Если проект подразумевал длительное расставание с семьёй, то приходилось с этим считаться, потому что теперь у меня была семья. Бородатая фраза «привычный стиль жизни» внезапно наполнилась смыслом. Не было времени почивать на лаврах и отсиживать задницу. Пришло время брать всё, что можно взять.

Как знать, может я чувствовал, что это не будет длиться вечно и скоро всё накроется медным тазом. Возможно ли, что интуитивно я знал: часы моей карьеры начали обратный отсчёт?

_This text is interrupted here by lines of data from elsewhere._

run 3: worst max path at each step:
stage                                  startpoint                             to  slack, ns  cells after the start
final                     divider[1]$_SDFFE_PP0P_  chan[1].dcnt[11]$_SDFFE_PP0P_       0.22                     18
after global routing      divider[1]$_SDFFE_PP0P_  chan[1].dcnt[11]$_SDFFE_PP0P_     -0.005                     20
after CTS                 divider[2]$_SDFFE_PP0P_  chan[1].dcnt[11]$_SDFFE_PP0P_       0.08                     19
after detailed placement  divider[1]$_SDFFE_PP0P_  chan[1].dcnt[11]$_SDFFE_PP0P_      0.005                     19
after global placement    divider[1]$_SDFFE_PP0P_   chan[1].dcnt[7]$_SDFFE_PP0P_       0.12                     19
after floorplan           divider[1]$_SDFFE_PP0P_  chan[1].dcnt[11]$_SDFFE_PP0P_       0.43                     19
## src/hdl/timer_counter_pkg.sv

```systemverilog
// Purpose: Shared constants for the 8-bit timer/counter with PWM.
// Assumes: Register word index times four gives the APB byte address.
// Notes: Field positions are bit numbers inside an 8-bit register.
package timer_counter_pkg;
  localparam int ADDR_W = 12;
  localparam int DATA_W = 32;
  localparam int PRESC_W = 7;
  // Register word indices; byte address is four times the index.
  localparam logic [9:0] IDX_MODE_CONTROL = 10'h0B4;
  localparam logic [9:0] IDX_COUNTER_VALUE = 10'h0B5;
  localparam logic [9:0] IDX_RELOAD_BUFFER = 10'h0B6;
  localparam logic [9:0] IDX_DUTY_COMPARE = 10'h0B7;
  localparam logic [9:0] IDX_STATUS_CONTROL = 10'h0B8;
  // Mode control fields.
  localparam int BIT_COUNT_ENABLE = 7;
  localparam int BIT_RATE_HI = 6;
  localparam int BIT_RATE_LO = 4;
  localparam int BIT_EXTERNAL_CLOCK = 3;
  localparam int BIT_HIGH_SPEED = 2;
  localparam int BIT_SINGLE_PULSE = 1;
  localparam int BIT_PULSE_OUTPUT = 0;
  // Status control fields.
  localparam int BIT_OVERFLOW_FLAG = 0;
  localparam int BIT_OVERFLOW_IEN = 1;
  // Values after reset, then fixed counter, prescaler and vector constants.
  localparam logic [7:0] RST_MODE_CONTROL = 8'h00;
  localparam logic [7:0] RST_COUNTER_VALUE = 8'h00;
  localparam logic [7:0] RST_RELOAD_BUFFER = 8'h00;
  localparam logic [7:0] RST_DUTY_COMPARE = 8'h00;
  localparam logic [7:0] COUNT_FULL_SCALE = 8'hFF;
  localparam logic [PRESC_W-1:0] PRESC_ALL_ONES = 7'h7F;
  localparam logic [15:0] OVERFLOW_VECTOR = 16'h000C;
  typedef enum logic [0:0] {APB_IDLE, APB_ACCESS} apb_phase_t;
endpackage

```

## src/hdl/tick_if.sv

```systemverilog
// Purpose: Carries a one-cycle count pulse between timer modules.
// Assumes: Single clock domain.
// Notes: The source drives the pulse; the destination only reads it.
`timescale 1ns/1ns
`default_nettype none
interface tick_if;
  logic tick;
  modport src(output tick);
  modport dst(input tick);
endinterface
`default_nettype wire

```

## src/hdl/rate_prescaler.sv

```systemverilog
// Purpose: Divides an internal clock enable by 128 down to 1.
// Assumes: tick_in is a one-cycle enable pulse.
// Notes: The divider state is frozen while hold_in is high.
`timescale 1ns/1ns
`default_nettype none
module rate_prescaler
  import timer_counter_pkg::*;
(
  input wire logic clk_in,
  input wire logic rst_n_in,
  input wire logic tick_in,
  input wire logic hold_in,
  input wire logic [2:0] rate_in,
  tick_if.src div_out
);
  logic [PRESC_W-1:0] div_q;
  logic pulse_q;
  logic [PRESC_W-1:0] ignore_mask;

  // Code 7 ignores every bit, code 0 needs all seven bits set.
  assign ignore_mask = PRESC_ALL_ONES << (3'h7 - rate_in);
  assign div_out.tick = pulse_q;

  // Free-running divide chain; holding keeps software's setup intact.
  always_ff @(posedge clk_in or negedge rst_n_in) begin
    if (!rst_n_in) begin
      div_q <= '0;
      pulse_q <= 1'b0;
    end else if (hold_in) begin
      pulse_q <= 1'b0;
    end else begin
      pulse_q <= tick_in && ((div_q | ignore_mask) == PRESC_ALL_ONES);
      if (tick_in) begin
        div_q <= div_q + 7'h01;
      end
    end
  end
endmodule
`default_nettype wire

```

## src/hdl/event_edge_detect.sv

```systemverilog
// Purpose: Turns falling edges of the event pin into count pulses.
// Assumes: The pin is asynchronous to the core clock.
// Notes: Pulses narrower than one clock period may be missed.
`timescale 1ns/1ns
`default_nettype none
module event_edge_detect (
  input wire logic clk_in,
  input wire logic rst_n_in,
  input wire logic pin_in,
  tick_if.src edge_out
);
  logic meta_q;
  logic sync_q;
  logic prev_q;
  logic fall_q;

  assign edge_out.tick = fall_q;

  // Two-stage synchroniser, then an edge stage that reads only sync_q.
  always_ff @(posedge clk_in or negedge rst_n_in) begin
    if (!rst_n_in) begin
      meta_q <= 1'b1;
      sync_q <= 1'b1;
      prev_q <= 1'b1;
      fall_q <= 1'b0;
    end else begin
      meta_q <= pin_in;
      sync_q <= meta_q;
      prev_q <= sync_q;
      fall_q <= prev_q && !sync_q;
    end
  end
endmodule
`default_nettype wire

```

## src/hdl/timer_counter_pwm_8bit.sv

```systemverilog
// Purpose: 8-bit up timer/event counter with auto-reload and PWM.
// Assumes: fcpu_tick_in and hosc_tick_in are one-cycle enable pulses.
// Notes: APB slave, no wait states; the pin is shared with GPIO.
// How it works
// - Counter runs only while the count enable bit is set.
// - Each selected clock tick adds one; a tick at FF is an overflow.
// - Overflow sets a sticky flag that only software clears.
// - Overflow reloads the counter from the reload buffer, unless a counter write lands in the same cycle.
// - Reload buffer writes matter only from the next overflow onward.
// - Flag with interrupt enable requests the vector at 000C.
// - Green mode changes nothing here and never wakes the system.
// - External select counts pin events; else internal source used.
// - High-speed select picks oscillator clock, else instruction clock.
// - Prescale code 000 divides by 128, halving to 111 for 1.
// - External events bypass the prescaler completely.
// - Pulse output enable routes PWM to the pin, else GPIO.
// - Single-pulse off gives plain timer or continuous PWM.
// - Single pulse: overflow sets flag and clears pulse output.
// - Event mode counts falling edges of the event pin.
// - PWM low at duty match; at overflow high again only if duty exceeds reload.
//
// Chosen here: register access over APB.
`timescale 1ns/1ns
`default_nettype none
module timer_counter_pwm_8bit
  import timer_counter_pkg::*;
(
  input wire logic core_clk_in,
  input wire logic rst_n_in,
  input wire logic psel_in,
  input wire logic penable_in,
  input wire logic pwrite_in,
  input wire logic [ADDR_W-1:0] paddr_in,
  input wire logic [DATA_W-1:0] pwdata_in,
  output logic [DATA_W-1:0] prdata_out,
  output logic pready_out,
  output logic pslverr_out,
  input wire logic fcpu_tick_in,
  input wire logic hosc_tick_in,
  input wire logic event_pin_in,
  input wire logic green_mode_in,
  input wire logic gpio_level_in,
  input wire logic gpio_oe_n_in,
  output logic pin_level_out,
  output logic pin_oe_n_out,
  output logic irq_request_out,
  output logic [15:0] irq_vector_out,
  output logic wake_request_out
);
  logic rst_meta_q;
  logic rst_sync_q;
  logic rst_n;
  logic [7:0] mode_q;
  logic [7:0] count_q;
  logic [7:0] reload_q;
  logic [7:0] duty_q;
  logic [7:0] duty_live_q;
  logic flag_q;
  logic ien_q;
  logic pwm_q;
  logic pready_q;
  logic [DATA_W-1:0] prdata_q;
  logic pslverr_q;
  apb_phase_t phase_q;
  logic [9:0] word_idx;
  logic mapped;
  logic wr_stb;
  logic wr_mode;
  logic wr_count;
  logic wr_reload;
  logic wr_duty;
  logic wr_status;
  logic count_en;
  logic ext_sel;
  logic pulse_en;
  logic count_tick;
  logic overflow;
  logic [7:0] count_next;
  logic [7:0] rd_mux;
  tick_if presc_tick ();
  tick_if event_tick ();

  // Reset is released through two flops so all logic leaves it together.
  always_ff @(posedge core_clk_in or negedge rst_n_in) begin
    if (!rst_n_in) begin
      rst_meta_q <= 1'b0;
      rst_sync_q <= 1'b0;
    end else begin
      rst_meta_q <= 1'b1;
      rst_sync_q <= rst_meta_q;
    end
  end
  assign rst_n = rst_sync_q;

  // Mode fields used by the counting logic.
  assign count_en = mode_q[BIT_COUNT_ENABLE];
  assign ext_sel = mode_q[BIT_EXTERNAL_CLOCK];
  assign pulse_en = mode_q[BIT_PULSE_OUTPUT];

  // Internal source picks instruction or oscillator clock.
  rate_prescaler u_presc (
    .clk_in(core_clk_in),
    .rst_n_in(rst_n),
    .tick_in(mode_q[BIT_HIGH_SPEED] ? hosc_tick_in : fcpu_tick_in),
    .hold_in(!count_en || ext_sel),
    .rate_in(mode_q[BIT_RATE_HI:BIT_RATE_LO]),
    .div_out(presc_tick.src)
  );

  event_edge_detect u_event (
    .clk_in(core_clk_in),
    .rst_n_in(rst_n),
    .pin_in(event_pin_in),
    .edge_out(event_tick.src)
  );

  // Events skip the prescaler, so the rate bits do nothing in this mode.
  assign count_tick = ext_sel ? event_tick.tick : presc_tick.tick;
  // Green mode is deliberately not looked at: counting goes on as usual.
  assign overflow = count_en && count_tick &&
    (count_q == COUNT_FULL_SCALE);
  assign count_next = count_q + 8'h01;

  // APB decode; the access completes on the edge where pready is seen.
  assign word_idx = paddr_in[ADDR_W-1:2];
  assign mapped = (word_idx == IDX_MODE_CONTROL) ||
    (word_idx == IDX_COUNTER_VALUE) || (word_idx == IDX_RELOAD_BUFFER) ||
    (word_idx == IDX_DUTY_COMPARE) || (word_idx == IDX_STATUS_CONTROL);
  assign wr_stb = psel_in && penable_in && pready_q && pwrite_in && mapped;
  assign wr_mode = wr_stb && (word_idx == IDX_MODE_CONTROL);
  assign wr_count = wr_stb && (word_idx == IDX_COUNTER_VALUE);
  assign wr_reload = wr_stb && (word_idx == IDX_RELOAD_BUFFER);
  assign wr_duty = wr_stb && (word_idx == IDX_DUTY_COMPARE);
  assign wr_status = wr_stb && (word_idx == IDX_STATUS_CONTROL);

  // Read mux; the reload buffer is write-only and reads as zero.
  always_comb begin
    rd_mux = 8'h00;
    case (word_idx)
      IDX_MODE_CONTROL: rd_mux = mode_q;
      IDX_COUNTER_VALUE: rd_mux = count_q;
      IDX_DUTY_COMPARE: rd_mux = duty_q;
      IDX_STATUS_CONTROL: rd_mux = {6'h00, ien_q, flag_q};
      default: rd_mux = 8'h00;
    endcase
  end

  // Answer is prepared in the setup cycle and shown for the access phase.
  always_ff @(posedge core_clk_in or negedge rst_n) begin
    if (!rst_n) begin
      phase_q <= APB_IDLE;
      pready_q <= 1'b0;
      prdata_q <= '0;
      pslverr_q <= 1'b0;
    end else begin
      case (phase_q)
        APB_IDLE: begin
          if (psel_in && !penable_in) begin
            phase_q <= APB_ACCESS;
            pready_q <= 1'b1;
            prdata_q <= {24'h000000, rd_mux};
            pslverr_q <= !mapped;
          end
        end
        APB_ACCESS: begin
          phase_q <= APB_IDLE;
          pready_q <= 1'b0;
          prdata_q <= '0;
          pslverr_q <= 1'b0;
        end
        default: begin
          phase_q <= APB_IDLE;
          pready_q <= 1'b0;
        end
      endcase
    end
  end

  // Mode register; a software write beats the hardware clear.
  always_ff @(posedge core_clk_in or negedge rst_n) begin
    if (!rst_n) begin
      mode_q <= RST_MODE_CONTROL;
    end else if (wr_mode) begin
      mode_q <= pwdata_in[7:0];
    end else if (overflow && mode_q[BIT_SINGLE_PULSE] && pulse_en) begin
      mode_q[BIT_PULSE_OUTPUT] <= 1'b0;
    end
  end

  // Counter: software write first, then reload on overflow, then count.
  always_ff @(posedge core_clk_in or negedge rst_n) begin
    if (!rst_n) begin
      count_q <= RST_COUNTER_VALUE;
    end else if (wr_count) begin
      count_q <= pwdata_in[7:0];
    end else if (overflow) begin
      count_q <= reload_q;
    end else if (count_en && count_tick) begin
      count_q <= count_next;
    end
  end

  // The buffer is only sampled at overflow, so the running period holds.
  always_ff @(posedge core_clk_in or negedge rst_n) begin
    if (!rst_n) begin
      reload_q <= RST_RELOAD_BUFFER;
    end else if (wr_reload) begin
      reload_q <= pwdata_in[7:0];
    end
  end

  // Duty is shadowed so a mid-cycle write cannot chop a pulse.
  always_ff @(posedge core_clk_in or negedge rst_n) begin
    if (!rst_n) begin
      duty_q <= RST_DUTY_COMPARE;
      duty_live_q <= RST_DUTY_COMPARE;
    end else begin
      if (wr_duty) begin
        duty_q <= pwdata_in[7:0];
      end
      if (overflow || !count_en) begin
        duty_live_q <= wr_duty ? pwdata_in[7:0] : duty_q;
      end
    end
  end

  // Overflow flag: the hardware set wins over a write-one clear.
  always_ff @(posedge core_clk_in or negedge rst_n) begin
    if (!rst_n) begin
      flag_q <= 1'b0;
      ien_q <= 1'b0;
    end else begin
      if (overflow) begin
        flag_q <= 1'b1;
      end else if (wr_status && pwdata_in[BIT_OVERFLOW_FLAG]) begin
        flag_q <= 1'b0;
      end
      if (wr_status) begin
        ien_q <= pwdata_in[BIT_OVERFLOW_IEN];
      end
    end
  end

  // PWM wave; a duty not above the reload value keeps the output low.
  always_ff @(posedge core_clk_in or negedge rst_n) begin
    if (!rst_n) begin
      pwm_q <= 1'b0;
    end else if (!count_en) begin
      pwm_q <= duty_live_q > count_q;
    end else if (overflow) begin
      pwm_q <= duty_live_q > reload_q;
    end else if (count_tick && (count_next == duty_live_q)) begin
      pwm_q <= 1'b0;
    end
  end

  // Pin sharing and interrupt outputs; all registered. With pulse output
  // on and single pulse off, the pin simply follows the continuous PWM wave.
  always_ff @(posedge core_clk_in or negedge rst_n) begin
    if (!rst_n) begin
      pin_level_out <= 1'b0;
      pin_oe_n_out <= 1'b1;
      irq_request_out <= 1'b0;
      irq_vector_out <= OVERFLOW_VECTOR;
      wake_request_out <= 1'b0;
    end else begin
      pin_level_out <= pulse_en ? pwm_q : gpio_level_in;
      pin_oe_n_out <= pulse_en ? 1'b0 : gpio_oe_n_in;
      irq_request_out <= flag_q && ien_q;
      irq_vector_out <= OVERFLOW_VECTOR;
      wake_request_out <= 1'b0;
    end
  end

  assign prdata_out = prdata_q;
  assign pready_out = pready_q;
  assign pslverr_out = pslverr_q;
endmodule
`default_nettype wire

```

## config.mk

```make
export PLATFORM = sky130hd
export DESIGN_NAME = timer_counter_pwm_8bit
export DESIGN_NICKNAME = d
export VERILOG_FILES = /design/src/hdl/timer_counter_pkg.sv /design/src/hdl/tick_if.sv /design/src/hdl/rate_prescaler.sv /design/src/hdl/event_edge_detect.sv /design/src/hdl/timer_counter_pwm_8bit.sv
export SDC_FILE = /design/constraint.sdc
export NUM_CORES = 1
export LEC_CHECK = 0
export BUFFER_PORTS_ARGS = -buffer_cell sky130_fd_sc_hd__buf_2
export CAP_MARGIN = 20
export CORE_MARGIN = 2
export CORE_UTILIZATION = 48
export DETAILED_ROUTE_END_ITERATION = 8
export GPL_ROUTABILITY_DRIVEN = 0
export PLACE_DENSITY = 0.74
export SETUP_SLACK_MARGIN = 0.2
export SYNTH_ARGS = -nofsm -noshare
export SYNTH_HDL_FRONTEND = slang
export SYNTH_SLANG_ARGS = --single-unit
```

## constraint.sdc

```tcl
create_clock -name core_clk_in -period 2.2 [get_ports core_clk_in]
set_input_delay 0 -clock core_clk_in [delete_from_list [all_inputs] [get_ports core_clk_in]]
set_output_delay 0 -clock core_clk_in [all_outputs]
set_load 0.1 [all_outputs]
```

==> results.yml <==
status:
  run_status: "finished, final reports clean"
yosys:
  async_flop_share_pct: 100
  synth_ff_type: "dfrtp_1"
  yosysTopAreaCell: "dfrtp_1"
  netlist_area_sq_mm: 0.00409
  synthTopCellsByCount: "dfrtp_1 (67), buf_4 (41), mux2_2 (40)"
  ys_seq_area_share_pct: 43.5
  syn_avg_cell_area_sq_um: 10.5
  synth.ff_latch_count: 71
  synth_area_leaders: "dfrtp_1 (41%), mux2_2 (11%), buf_4 (7.5%)"
  ys_warn_count: 0
  yosysMostFrequentCell: "dfrtp_1"
  synth_cell_types: 55
  syn_inst: 391
  synth_edf_count: 0
  yosys.area.top_type_share_pct: 41.0
timing:
  fin_skew_ns: 0.0115
  period_minus_slack_ns: 1.93
  tightest_slew_ns: 0.560
  setup_tns_ns: 0
  fmax_mhz: 517
  min_period_over_period_pct: 87.9
  whs_ns: 0.0459
  drv_slew: 0
  hold_violations: 0
  rsz0062_at_grt: "yes"
  setup_violations: 0
  slew-limit-headroom_pct: 62.6
cells_and_area:
  area_growth_pct: 16.7
  fin_area_sq_mm: 0.00478
  num_antenna_cells: 0
  fin_nets: 534
  drive_gt1_share_pct: 27.5
global_route:
  antenna_found_initial: 0
  grtUsageTotal_pct: 20.7
  grt_start_max_net_pins: 50
  overflow: 0
  grt_pass1_vias: 3026
  grt_pass1_wl_mm: 14.4
drt:
  routed_wl_mm: 8.67
  routedWlPerCell_um: 15.2
  first_pass_iters: 4
  drc: 0
  vias_per_cell: 5.32
  vias: 3038
  final_antenna_net_count: 0
  initialDrtViolationCount: 92
run:
  cap_viol_max_count: 0
clocking:
  clkLatencyLatePin_ns: 0.35
  cts.clk_slew.worst_paths_ns: 0.07
  cts_buffers: 9
  clock_sinks: 71
  cts_tree: "done"
  htree_levels: 3
  clockBufferDepth: 2
  clock-root-buffer: "clkbuf_8"
placement:
  placed_area_sq_mm: 0.00437
  io_buffers: 40
  hpwl_mm: 6.54
min_path:
  hold_path.class: "input port to register"
power_and_ir_drop:
  p_leak_nw: 2.35
  p_per_area_mw_per_mm2: 617
  vdd_drop_max_uv: 418
die:
  pin_count: 109
  die-area_sq_mm: 0.00928
  coreArea_sq_mm: 0.00826
  die_height_um: 96.3
  rows: 33
  start_util_pct: 49.5
  die_w_um: 96.3
critical_path:
  startpoint_type: "register"
  worstPathArrival_ns: 2.16
  setup.worst_path.end_class: "register"
  critPathKind: "register to register"
  critical_path_required_ns: 2.43
  crit_fanout: 6
[worst max-delay path: stages, from the launching register on]
cell and delay (ns):
dfrtp_1 0.43, ha_1 0.22, and4_2 0.29, nand2_2 0.15
buf_4 0.15, mux2_2 0.32, a21oi_1 0.15, o21ai_0 0.10
[timing repair]
item	CTS	global route
setup endpoints to repair	1	13
gates cloned	0	0
gates resized for setup	2	6
endpoints found under the hold margin	41	0
buffers inserted	0	3
hold buffers	14	0
[report_power, final]
| group | leakage (nW) | internal (mW) | switching, mW |
|---|---|---|---|
| Clock | 0.104 | 0.636 | 0.474 |
| Sequential | 0.932 | 1.33 | 0.0166 |
| Combinational | 1.32 | 0.0671 | 0.429 |
| Total | 2.35 | 2.03 | 0.920 |
[per-layer routing]
layer | vias up | track usage, % | part of all wire, %
met2 | 100 | 34.5 | 50
met1 | 1479 | 26.0 | 43
met5 | - | 0 | 0
met4 | 0 | 7.86 | 1.9
li1 | 1440 | - | -
met3 | 19 | 5.17 | 5.7
[state kept, by name, indices dropped and copies added, names as in the netlist, 7 cells and up]
name           flops
count_q            8
duty_q             8
reload_q           8
u_presc.div_q      7
prdata_out         8
mode_q             8
duty_live_q        8
[cell type report]
cell class	count	area, sq um
clock buffer	12	135
clock inverter	4	70.1
fill	693	3480
inverter	18	67.6
multi-input combinational	291	2090
sequential	71	1790
tap	105	131
timing repair buffer	70	498
[final timing paths]
check	startpoint	end	slack, ns	depth (start not counted)
hold / removal	psel_in	pready_out	0.05	4
hold reg to reg	rst_n	u_presc.div_q[5]	0.23	0
setup reg to reg	count_q[1]	count_q[1]	0.27	7
max in group asynchronous	rst_n	pin_oe_n_out	1.30	1
setup / recovery	count_q[1]	count_q[1]	0.27	7
min in group asynchronous	rst_n	u_presc.div_q[5]	0.23	0
[metrics by stage]
step	util [%]	power [mW]	instances	setup WS, ns
final	57.8	2.95	571	0.266
after global routing	57.8	3.06	571	0.157
after CTS	57.2	2.97	568	0.210
after detailed placement	53.0	1.84	538	0.159
after global placement	53.0	1.84	538	0.203
after floorplan	-	1.83	431	0.205
[cells in the final DEF (no fill, tap or decap), drive strengths merged, types with 3 or more instances in the layout]
master	count
a2111oi	3
a21o	5
a21oi	16
a22o	3
buf	56
clkbuf	12
conb	42
dfrtp	67
dfstp	4
dlygate4sd3	14
ha	18
inv	18
mux2	40
mux2i	10
nand2	28
nand3	7
nand4	9
nor2	19
nor2b	10
nor3	3
o21a	3
o21ai	22
xnor2	10
xor2	5
[cell families after synthesis]
| family | count (synthesis) | share of synthesized area, % |
|---|---|---|
| simple gates | 95 | 12.7 |
| mux | 50 | 13.5 |
| xor+xnor | 15 | 3.21 |
| fa+ha+maj | 18 | 5.50 |
| other cells | 2 | 0.184 |
| flops | 71 | 43.5 |
| compound gates | 71 | 11.2 |
| buf+inv | 69 | 10.2 |
(Power assumes the default switching activity.)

Вряд ли. Принцип «пригни голову и продолжай двигаться» всегда маячил где-то на подсознании, сколько я себя помнил; это главная составляющая моей личности, мой modus operandi[12]. Даже будучи ребёнком, мне не доставало сил усидеть на месте. Может быть от того, что я был небольшого роста или может потому, что мои мечты были необъятными, но я всегда опирался на своё умение предвидеть и избежать любых препятствия на пути, в том числе в виде потенциальных задир. В этом заключается большой парадокс моей жизни: только когда стало практически невозможным удержать моё тело от движений, я смог обрести покой, безопасность и духовную силу, чтобы усидеть на месте. Я не мог быть спокоен, пока в буквальном смысле не лишился покоя.

ВОССТАНИЕ МИЗИНЦА

Гейнсвилл, Флорида, 13 ноября 1990.

После пятнадцати минут той утренней битвы за мизинец, дрожание не прекратилось. Я решил пока не обращать на него внимание. Пошёл в ванную, открыл зеркальную дверцу медицинского шкафчика, достал пузырёк с тайленолом и проглотил две таблетки не запивая. Стоя перед большим косметическим зеркалом я поднял левую руку, пытаясь изучить её отражение для лучшего понимания. Безрезультатно. Но теперь подёргивалось два мизинца. Что за… Дверца медшкафчика осталась приоткрытой, создавая отражение в отражении, порождая бесконечность отражений: было не два мизинца, а столько, что невозможно было сосчитать. Кордебалет танцующих мизинцев — чёртовы «Пинкетессы»[13]. Таблетки встали поперёк горла. Я прошёл на кухню, достал из холодильника имбирный эль и побрёл обратно в гостиную. На голове бардак, глаза полузакрыты, я стоял голый посреди президентского номера в окружении его фальшивой роскоши и, разве что, не пытался говорить с рукой как Сеньор Венчес. Чёрт, забудьте о Сеньоре Венчесе. Я был словно пятифунтовым ногтем, находящимся в шаге от терминальной стадии Говарда Хьюза.